Crystal-Defect-Associated Transformation Strain Paths of Electric Current Pulse (ECP) Induced α to β Transformation in Cu-40％Zn

Abstract

A systematic study has been made on a Cu-40%Zn alloy treated by an electric current pulse (ECP) and by the examination of the microstructure and the crystallographic features of both the parent and the product phases. The β precipitates under ECP show a Kurdjumov Sachs Orientation Relation (K-S OR) in the vicinity of the grain boundaries (GBs), but a Nishiyama Wasserman (N-W) OR within the grains. Along the GBs the {111}α /<110>α dislocation arrays were spotted, whereas the {111}α /<112>α stacking faults were observed in the grain interiors. A closer examination of the lattice strain required for the phase transformation revealed that the maximum lattice deformation under the K-S OR is a shear on the {111}α plane in the <110>α direction.

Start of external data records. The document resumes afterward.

`src/source/coreTypes.sv`:
```
// package with core widths, opcodes, ALU operations and stage payload structs
`default_nettype none

package coreTypes;

    localparam int xlen = 32;
    localparam int regAddrWidth = 5;
    localparam logic [31:0] resetPc = 32'h0000_0000;

    // RV32I major opcodes of the supported subset
    localparam logic [6:0] opLui = 7'b0110111;
    localparam logic [6:0] opImm = 7'b0010011;
    localparam logic [6:0] opReg = 7'b0110011;
    localparam logic [6:0] opBranch = 7'b1100011;
    localparam logic [6:0] opJal = 7'b1101111;

    typedef enum logic [3:0] {
        aluAdd = 4'd0,
        aluSub = 4'd1,
        aluAnd = 4'd2,
        aluOr = 4'd3,
        aluXor = 4'd4,
        aluSlt = 4'd5,
        aluPassB = 4'd6   // LUI just forwards the immediate
    } aluOpT;

    // IF/ID
    typedef struct packed {
        logic valid;
        logic [xlen-1:0] pc;
        logic [31:0] inst;
    } fetchPayloadT;

    // ID/EX
    typedef struct packed {
        logic valid;
        logic [xlen-1:0] pc;
        logic [regAddrWidth-1:0] rs1;
        logic [regAddrWidth-1:0] rs2;
        logic [regAddrWidth-1:0] rd;
        logic [xlen-1:0] rs1Value;
        logic [xlen-1:0] rs2Value;
        logic [xlen-1:0] imm;
        aluOpT aluOp;
        logic useImm;
        logic isBranch;
        logic branchNe;   // BNE when set, BEQ otherwise
        logic isJal;
        logic writesRd;
    } decodePayloadT;

    // EX/retire
    typedef struct packed {
        logic valid;
        logic [xlen-1:0] pc;
        logic [regAddrWidth-1:0] rd;
        logic writesRd;
        logic [xlen-1:0] data;
    } retirePayloadT;

endpackage

`default_nettype wire

```
`src/source/writebackIf.sv`:
```
// interface for the write-back bus from retire to register file and forwarding
`default_nettype none
`timescale 1ns/10ps

interface writebackIf import coreTypes::*; ();

    logic valid;
    logic [regAddrWidth-1:0] rd;
    logic [xlen-1:0] data;

    modport source (
        output valid,
        output rd,
        output data
    );

    // register file write port
    modport sink (
        input valid,
        input rd,
        input data
    );

    // execute stage forwarding
    modport monitor (
        input valid,
        input rd,
        input data
    );

endinterface

`default_nettype wire

```
`src/source/stageRegister.sv`:
```
// generic pipeline register with hold on stall and bubble on flush
`default_nettype none
`timescale 1ns/10ps

module stageRegister import coreTypes::*; #(
    parameter type payloadT = fetchPayloadT
) (
    input logic clk,
    input logic reset,
    input logic advance,
    input logic flush,
    input payloadT din,
    output payloadT dout
);

    payloadT bubble;

    // same payload, slot marked empty
    always_comb begin
        bubble = din;
        bubble.valid = 1'b0;
    end

    always_ff @(posedge clk or posedge reset) begin
        if (reset) begin
            dout <= '0;
        end else if (advance) begin
            dout <= flush ? bubble : din;
        end
    end

endmodule

`default_nettype wire

```
`src/source/fetchUnit.sv`:
```
// program counter with sequential advance, redirect and hold
`default_nettype none
`timescale 1ns/10ps

module fetchUnit import coreTypes::*; (
    input logic clk,
    input logic reset,
    input logic advance,
    input logic fetchReady,
    input logic redirect,
    input logic [xlen-1:0] redirectTarget,
    output logic [xlen-1:0] fetchAddr
);

    logic [xlen-1:0] pc;

    always_ff @(posedge clk or posedge reset) begin
        if (reset) begin
            pc <= resetPc;
        end else if (advance) begin
            if (redirect) begin
                pc <= redirectTarget;   // taken branch or jump wins
            end else if (fetchReady) begin
                pc <= pc + 32'd4;
            end
        end
    end

    assign fetchAddr = pc;

endmodule

`default_nettype wire

```
`src/source/registerFile.sv`:
```
// 32 x 32-bit register file, two read ports, one write port with write-through
`default_nettype none
`timescale 1ns/10ps

module registerFile import coreTypes::*; (
    input logic clk,
    input logic reset,
    input logic [regAddrWidth-1:0] readAddr1,
    input logic [regAddrWidth-1:0] readAddr2,
    output logic [xlen-1:0] readData1,
    output logic [xlen-1:0] readData2,
    writebackIf.sink writeback
);

    logic [xlen-1:0] regs [32];
    logic writeActive;

    // x0 is never written
    assign writeActive = writeback.valid && (writeback.rd != '0);

    always_ff @(posedge clk or posedge reset) begin
        if (reset) begin
            regs <= '{default: '0};
        end else if (writeActive) begin
            regs[writeback.rd] <= writeback.data;
        end
    end

    // same-cycle write shows up on the read ports
    assign readData1 = (writeActive && writeback.rd == readAddr1) ? writeback.data
                                                                  : regs[readAddr1];
    assign readData2 = (writeActive && writeback.rd == readAddr2) ? writeback.data
                                                                  : regs[readAddr2];

endmodule

`default_nettype wire

```
`src/source/decodeUnit.sv`:
```
// instruction decode: fields, immediates, control flags and register reads
`default_nettype none
`timescale 1ns/10ps

module decodeUnit import coreTypes::*; (
    input fetchPayloadT fetched,
    output logic [regAddrWidth-1:0] readAddr1,
    output logic [regAddrWidth-1:0] readAddr2,
    input logic [xlen-1:0] readData1,
    input logic [xlen-1:0] readData2,
    output decodePayloadT decoded
);

    logic [31:0] inst;
    logic [6:0] opcode;
    logic [2:0] funct3;
    logic [6:0] funct7;
    logic [xlen-1:0] immI;
    logic [xlen-1:0] immB;
    logic [xlen-1:0] immU;
    logic [xlen-1:0] immJ;
    logic supported;

    assign inst = fetched.inst;
    assign opcode = inst[6:0];
    assign funct3 = inst[14:12];
    assign funct7 = inst[31:25];
    assign readAddr1 = inst[19:15];
    assign readAddr2 = inst[24:20];

    assign immI = {{20{inst[31]}}, inst[31:20]};
    assign immB = {{19{inst[31]}}, inst[31], inst[7], inst[30:25], inst[11:8], 1'b0};
    assign immU = {inst[31:12], 12'b0};
    assign immJ = {{11{inst[31]}}, inst[31], inst[19:12], inst[20], inst[30:21], 1'b0};

    always_comb begin
        supported = 1'b1;
        decoded = '0;
        decoded.pc = fetched.pc;
        decoded.rs1 = readAddr1;
        decoded.rs2 = readAddr2;
        decoded.rd = inst[11:7];
        decoded.rs1Value = readData1;
        decoded.rs2Value = readData2;
        decoded.aluOp = aluAdd;
        case (opcode)
            opLui: begin
                decoded.imm = immU;
                decoded.useImm = 1'b1;
                decoded.aluOp = aluPassB;
                decoded.writesRd = 1'b1;
            end
            opImm: begin
                decoded.imm = immI;
                decoded.useImm = 1'b1;
                decoded.writesRd = 1'b1;
                case (funct3)
                    3'b000: decoded.aluOp = aluAdd;
                    3'b010: decoded.aluOp = aluSlt;
                    3'b100: decoded.aluOp = aluXor;
                    3'b110: decoded.aluOp = aluOr;
                    3'b111: decoded.aluOp = aluAnd;
                    default: supported = 1'b0;   // shifts, sltiu
                endcase
            end
            opReg: begin
                decoded.writesRd = 1'b1;
                case ({funct7, funct3})
                    10'b0000000_000: decoded.aluOp = aluAdd;
                    10'b0100000_000: decoded.aluOp = aluSub;
                    10'b0000000_010: decoded.aluOp = aluSlt;
                    10'b0000000_100: decoded.aluOp = aluXor;
                    10'b0000000_110: decoded.aluOp = aluOr;
                    10'b0000000_111: decoded.aluOp = aluAnd;
                    default: supported = 1'b0;
                endcase
            end
            opBranch: begin
                decoded.imm = immB;
                decoded.isBranch = 1'b1;
                decoded.branchNe = funct3[0];
                supported = (funct3[2:1] == 2'b00);   // only beq/bne
            end
            opJal: begin
                decoded.imm = immJ;
                decoded.isJal = 1'b1;
                decoded.writesRd = 1'b1;
            end
            default: supported = 1'b0;
        endcase
        decoded.valid = fetched.valid && supported;
    end

endmodule

`default_nettype wire

```
`src/source/executeUnit.sv`:
```
// execute stage: operand forwarding, ALU, branch and jump resolution
`default_nettype none
`timescale 1ns/10ps

module executeUnit import coreTypes::*; (
    input decodePayloadT decoded,
    input retirePayloadT retireStage,
    writebackIf.monitor writeback,
    output logic redirect,
    output logic [xlen-1:0] redirectTarget,
    output retirePayloadT result
);

    logic [xlen-1:0] operand1;
    logic [xlen-1:0] operand2;
    logic [xlen-1:0] aluB;
    logic [xlen-1:0] aluResult;
    logic [xlen-1:0] linkAddr;
    logic branchTaken;
    logic keepRd;

    // youngest producer first, then the write-back bus, then the file value
    function automatic logic [xlen-1:0] pickOperand(
        input logic [regAddrWidth-1:0] rs,
        input logic [xlen-1:0] fileValue,
        input retirePayloadT older,
        input logic wbValid,
        input logic [regAddrWidth-1:0] wbRd,
        input logic [xlen-1:0] wbData
    );
        logic [xlen-1:0] value;
        value = fileValue;
        if (rs != '0) begin
            if (older.valid && older.writesRd && older.rd == rs) begin
                value = older.data;
            end else if (wbValid && wbRd == rs) begin
                value = wbData;
            end
        end
        return value;
    endfunction

    assign operand1 = pickOperand(decoded.rs1, decoded.rs1Value, retireStage,
                                  writeback.valid, writeback.rd, writeback.data);
    assign operand2 = pickOperand(decoded.rs2, decoded.rs2Value, retireStage,
                                  writeback.valid, writeback.rd, writeback.data);
    assign aluB = decoded.useImm ? decoded.imm : operand2;

    always_comb begin
        case (decoded.aluOp)
            aluAdd: aluResult = operand1 + aluB;
            aluSub: aluResult = operand1 - aluB;
            aluAnd: aluResult = operand1 & aluB;
            aluOr: aluResult = operand1 | aluB;
            aluXor: aluResult = operand1 ^ aluB;
            aluSlt: aluResult = {31'b0, $signed(operand1) < $signed(aluB)};
            aluPassB: aluResult = aluB;
            default: aluResult = '0;
        endcase
    end

    // branches compare the raw register operands
    assign branchTaken = decoded.isBranch &&
                         (decoded.branchNe ? (operand1 != operand2) : (operand1 == operand2));
    assign redirect = decoded.valid && (decoded.isJal || branchTaken);
    assign redirectTarget = decoded.pc + decoded.imm;
    assign linkAddr = decoded.pc + 32'd4;

    // writes to x0 retire as non-writing
    assign keepRd = decoded.writesRd && (decoded.rd != '0);

    always_comb begin
        result = '0;
        result.valid = decoded.valid;
        result.pc = decoded.pc;
        result.writesRd = keepRd;
        if (keepRd) begin
            result.rd = decoded.rd;
            result.data = decoded.isJal ? linkAddr : aluResult;
        end
    end

endmodule

`default_nettype wire

```
`src/source/pipelineCore.sv`:
```
// four-stage RV32I core top: fetch, decode, execute and retire wiring
`default_nettype none
`timescale 1ns/10ps

module pipelineCore import coreTypes::*; (
    input logic clk,
    input logic reset,
    output logic [xlen-1:0] fetchAddr,
    input logic [31:0] fetchInst,
    input logic fetchReady,
    output logic retireValid,
    output logic [xlen-1:0] retirePc,
    output logic [regAddrWidth-1:0] retireRd,
    output logic [xlen-1:0] retireData,
    input logic retireReady
);

    fetchPayloadT fetchedIn;
    fetchPayloadT fetchedOut;
    decodePayloadT decodedIn;
    decodePayloadT decodedOut;
    retirePayloadT retireIn;
    retirePayloadT retireOut;

    logic advance;
    logic redirect;
    logic [xlen-1:0] redirectTarget;
    logic [regAddrWidth-1:0] readAddr1;
    logic [regAddrWidth-1:0] readAddr2;
    logic [xlen-1:0] readData1;
    logic [xlen-1:0] readData2;

    writebackIf wbBus ();

    // whole pipe freezes while a retirement waits for acceptance
    assign advance = !(retireOut.valid && !retireReady);

    fetchUnit fetch (
        .clk(clk),
        .reset(reset),
        .advance(advance),
        .fetchReady(fetchReady),
        .redirect(redirect),
        .redirectTarget(redirectTarget),
        .fetchAddr(fetchAddr)
    );

    assign fetchedIn.valid = fetchReady;
    assign fetchedIn.pc = fetchAddr;
    assign fetchedIn.inst = fetchInst;

    stageRegister #(.payloadT(fetchPayloadT)) ifId (
        .clk(clk),
        .reset(reset),
        .advance(advance),
        .flush(redirect),
        .din(fetchedIn),
        .dout(fetchedOut)
    );

    decodeUnit decode (
        .fetched(fetchedOut),
        .readAddr1(readAddr1),
        .readAddr2(readAddr2),
        .readData1(readData1),
        .readData2(readData2),
        .decoded(decodedIn)
    );

    registerFile regFile (
        .clk(clk),
        .reset(reset),
        .readAddr1(readAddr1),
        .readAddr2(readAddr2),
        .readData1(readData1),
        .readData2(readData2),
        .writeback(wbBus)
    );

    stageRegister #(.payloadT(decodePayloadT)) idEx (
        .clk(clk),
        .reset(reset),
        .advance(advance),
        .flush(redirect),
        .din(decodedIn),
        .dout(decodedOut)
    );

    executeUnit execute (
        .decoded(decodedOut),
        .retireStage(retireOut),
        .writeback(wbBus),
        .redirect(redirect),
        .redirectTarget(redirectTarget),
        .result(retireIn)
    );

    // the branch itself always moves on to retire
    stageRegister #(.payloadT(retirePayloadT)) exRetire (
        .clk(clk),
        .reset(reset),
        .advance(advance),
        .flush(1'b0),
        .din(retireIn),
        .dout(retireOut)
    );

    assign wbBus.valid = retireOut.valid && retireOut.writesRd && retireReady;
    assign wbBus.rd = retireOut.rd;
    assign wbBus.data = retireOut.data;

    assign retireValid = retireOut.valid;
    assign retirePc = retireOut.pc;
    assign retireRd = retireOut.rd;
    assign retireData = retireOut.data;

endmodule

`default_nettype wire

```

The dislocations arrays existing along the GBs offer the pre-strain that favors the precipitation of β particles obeying the K-S OR. Oppositely, the stacking faults within the grains provide pre-stains for the formation of the β precipitates respecting the N-W OR. This study sheds some light on the mechanisms by which crystal defects initiate phase transformation in a Cu-40%Zn alloy.